— Exercise input —

* * * * * * *

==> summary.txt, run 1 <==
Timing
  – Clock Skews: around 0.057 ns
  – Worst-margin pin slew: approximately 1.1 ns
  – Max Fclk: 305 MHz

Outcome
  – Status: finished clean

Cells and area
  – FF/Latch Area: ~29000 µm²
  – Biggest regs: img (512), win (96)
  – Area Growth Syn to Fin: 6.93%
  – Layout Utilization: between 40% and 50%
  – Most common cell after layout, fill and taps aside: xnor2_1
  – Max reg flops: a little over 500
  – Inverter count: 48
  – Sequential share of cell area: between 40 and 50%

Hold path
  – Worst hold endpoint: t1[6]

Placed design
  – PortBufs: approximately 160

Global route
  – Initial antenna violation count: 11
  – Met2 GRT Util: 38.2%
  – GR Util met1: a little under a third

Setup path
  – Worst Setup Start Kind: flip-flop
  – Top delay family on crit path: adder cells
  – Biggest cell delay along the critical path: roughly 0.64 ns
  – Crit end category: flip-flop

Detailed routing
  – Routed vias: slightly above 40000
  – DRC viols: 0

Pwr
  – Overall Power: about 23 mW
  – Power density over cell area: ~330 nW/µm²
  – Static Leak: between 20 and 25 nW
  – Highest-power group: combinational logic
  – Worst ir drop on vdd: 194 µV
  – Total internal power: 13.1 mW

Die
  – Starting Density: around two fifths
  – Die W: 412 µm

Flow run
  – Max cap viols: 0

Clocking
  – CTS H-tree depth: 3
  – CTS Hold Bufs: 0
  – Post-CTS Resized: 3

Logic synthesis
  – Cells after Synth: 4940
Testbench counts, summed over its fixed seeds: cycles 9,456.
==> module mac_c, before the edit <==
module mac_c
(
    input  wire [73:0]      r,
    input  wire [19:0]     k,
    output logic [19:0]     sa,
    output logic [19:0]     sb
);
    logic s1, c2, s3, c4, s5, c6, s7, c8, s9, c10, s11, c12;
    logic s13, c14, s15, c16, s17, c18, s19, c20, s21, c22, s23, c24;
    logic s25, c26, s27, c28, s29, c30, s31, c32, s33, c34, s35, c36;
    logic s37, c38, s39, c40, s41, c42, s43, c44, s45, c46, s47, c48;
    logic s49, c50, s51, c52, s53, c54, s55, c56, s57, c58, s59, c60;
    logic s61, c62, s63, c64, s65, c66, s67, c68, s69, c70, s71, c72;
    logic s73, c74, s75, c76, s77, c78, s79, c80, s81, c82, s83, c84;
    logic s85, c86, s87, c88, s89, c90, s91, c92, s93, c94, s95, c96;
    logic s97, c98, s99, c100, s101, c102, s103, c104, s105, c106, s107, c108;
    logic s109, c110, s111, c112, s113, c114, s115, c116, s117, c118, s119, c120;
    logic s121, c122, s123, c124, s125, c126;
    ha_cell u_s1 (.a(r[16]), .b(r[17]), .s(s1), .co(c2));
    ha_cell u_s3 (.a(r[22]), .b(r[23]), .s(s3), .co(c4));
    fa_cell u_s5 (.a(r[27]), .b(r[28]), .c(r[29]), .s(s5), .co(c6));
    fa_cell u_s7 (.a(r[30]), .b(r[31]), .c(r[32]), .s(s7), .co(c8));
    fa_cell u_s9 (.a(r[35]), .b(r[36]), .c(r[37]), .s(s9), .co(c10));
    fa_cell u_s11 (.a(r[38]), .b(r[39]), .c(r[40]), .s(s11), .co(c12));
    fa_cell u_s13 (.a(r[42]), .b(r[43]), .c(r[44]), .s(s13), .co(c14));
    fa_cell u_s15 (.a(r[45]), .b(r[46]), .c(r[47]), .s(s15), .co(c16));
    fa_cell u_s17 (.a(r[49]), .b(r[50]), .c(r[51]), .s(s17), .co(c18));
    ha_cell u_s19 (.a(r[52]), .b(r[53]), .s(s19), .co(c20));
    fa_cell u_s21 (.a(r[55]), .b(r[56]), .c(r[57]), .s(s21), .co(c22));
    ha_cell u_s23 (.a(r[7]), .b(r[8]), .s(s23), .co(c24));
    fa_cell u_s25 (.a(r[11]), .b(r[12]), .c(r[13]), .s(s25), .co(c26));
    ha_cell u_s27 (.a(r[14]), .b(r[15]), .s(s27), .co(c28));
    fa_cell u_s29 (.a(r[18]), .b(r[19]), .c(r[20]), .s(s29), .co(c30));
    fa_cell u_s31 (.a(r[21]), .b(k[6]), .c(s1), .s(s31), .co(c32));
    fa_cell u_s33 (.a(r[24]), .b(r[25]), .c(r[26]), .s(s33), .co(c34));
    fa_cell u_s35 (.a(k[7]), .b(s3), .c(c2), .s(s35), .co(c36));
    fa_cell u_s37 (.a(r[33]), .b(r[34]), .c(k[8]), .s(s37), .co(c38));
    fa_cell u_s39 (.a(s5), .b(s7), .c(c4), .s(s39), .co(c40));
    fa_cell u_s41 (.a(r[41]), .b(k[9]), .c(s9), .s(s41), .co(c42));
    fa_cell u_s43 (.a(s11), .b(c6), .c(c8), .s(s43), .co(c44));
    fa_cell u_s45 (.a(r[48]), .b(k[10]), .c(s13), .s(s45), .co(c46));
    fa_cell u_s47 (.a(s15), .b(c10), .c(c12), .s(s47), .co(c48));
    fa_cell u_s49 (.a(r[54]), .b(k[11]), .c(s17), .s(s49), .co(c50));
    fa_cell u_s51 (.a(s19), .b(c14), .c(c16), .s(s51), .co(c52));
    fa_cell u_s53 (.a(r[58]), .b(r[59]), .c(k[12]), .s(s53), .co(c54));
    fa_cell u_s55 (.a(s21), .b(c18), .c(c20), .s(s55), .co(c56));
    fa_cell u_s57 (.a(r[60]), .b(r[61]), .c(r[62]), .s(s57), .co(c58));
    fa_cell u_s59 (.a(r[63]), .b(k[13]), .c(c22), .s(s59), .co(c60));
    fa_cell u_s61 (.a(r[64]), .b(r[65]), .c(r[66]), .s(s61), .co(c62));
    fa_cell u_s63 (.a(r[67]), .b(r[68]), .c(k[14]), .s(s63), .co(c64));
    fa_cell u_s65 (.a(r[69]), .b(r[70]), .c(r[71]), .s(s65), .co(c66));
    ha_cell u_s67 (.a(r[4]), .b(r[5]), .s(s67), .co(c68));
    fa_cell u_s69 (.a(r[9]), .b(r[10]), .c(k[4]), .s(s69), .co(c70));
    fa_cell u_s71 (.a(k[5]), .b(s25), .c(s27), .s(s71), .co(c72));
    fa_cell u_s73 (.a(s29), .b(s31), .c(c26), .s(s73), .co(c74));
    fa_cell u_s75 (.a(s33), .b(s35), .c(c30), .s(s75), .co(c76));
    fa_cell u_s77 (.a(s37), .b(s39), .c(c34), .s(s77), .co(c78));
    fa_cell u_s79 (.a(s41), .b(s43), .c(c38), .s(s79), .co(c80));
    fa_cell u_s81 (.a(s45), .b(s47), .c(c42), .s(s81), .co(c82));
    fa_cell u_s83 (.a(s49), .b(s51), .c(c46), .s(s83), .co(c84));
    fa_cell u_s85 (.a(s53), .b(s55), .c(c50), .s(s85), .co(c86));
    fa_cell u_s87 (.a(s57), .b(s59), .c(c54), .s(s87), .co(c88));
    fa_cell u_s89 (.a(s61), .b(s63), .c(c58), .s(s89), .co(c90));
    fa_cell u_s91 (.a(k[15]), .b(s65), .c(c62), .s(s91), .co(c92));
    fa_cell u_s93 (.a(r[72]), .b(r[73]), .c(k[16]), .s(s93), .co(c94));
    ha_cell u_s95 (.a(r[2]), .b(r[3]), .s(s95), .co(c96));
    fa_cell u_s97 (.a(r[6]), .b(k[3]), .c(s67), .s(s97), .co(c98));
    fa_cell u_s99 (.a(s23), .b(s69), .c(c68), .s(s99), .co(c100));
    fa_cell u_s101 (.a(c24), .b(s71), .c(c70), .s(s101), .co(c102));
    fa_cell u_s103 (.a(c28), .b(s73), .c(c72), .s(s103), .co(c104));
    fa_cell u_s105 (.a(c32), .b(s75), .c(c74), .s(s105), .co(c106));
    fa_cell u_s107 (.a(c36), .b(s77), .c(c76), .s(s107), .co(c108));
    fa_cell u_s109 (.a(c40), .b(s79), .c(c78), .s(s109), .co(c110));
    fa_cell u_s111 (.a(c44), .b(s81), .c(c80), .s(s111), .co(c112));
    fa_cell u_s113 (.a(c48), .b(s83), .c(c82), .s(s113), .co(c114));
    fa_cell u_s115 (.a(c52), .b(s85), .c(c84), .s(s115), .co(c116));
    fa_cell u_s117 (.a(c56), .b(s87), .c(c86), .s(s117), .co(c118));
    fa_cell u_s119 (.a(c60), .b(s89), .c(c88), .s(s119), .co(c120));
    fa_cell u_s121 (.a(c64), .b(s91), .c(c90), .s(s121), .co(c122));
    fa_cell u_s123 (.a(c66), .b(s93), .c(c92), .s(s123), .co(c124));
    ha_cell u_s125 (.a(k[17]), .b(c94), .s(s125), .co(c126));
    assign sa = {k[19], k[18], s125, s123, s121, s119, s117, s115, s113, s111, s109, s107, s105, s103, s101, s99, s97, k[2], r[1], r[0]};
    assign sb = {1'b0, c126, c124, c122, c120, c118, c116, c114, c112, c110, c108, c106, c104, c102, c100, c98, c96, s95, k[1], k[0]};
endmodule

* * * * * * *

— What to do —
State how many lines of the entries include the word "around", giving that number by itself.

— Solution to this task —
2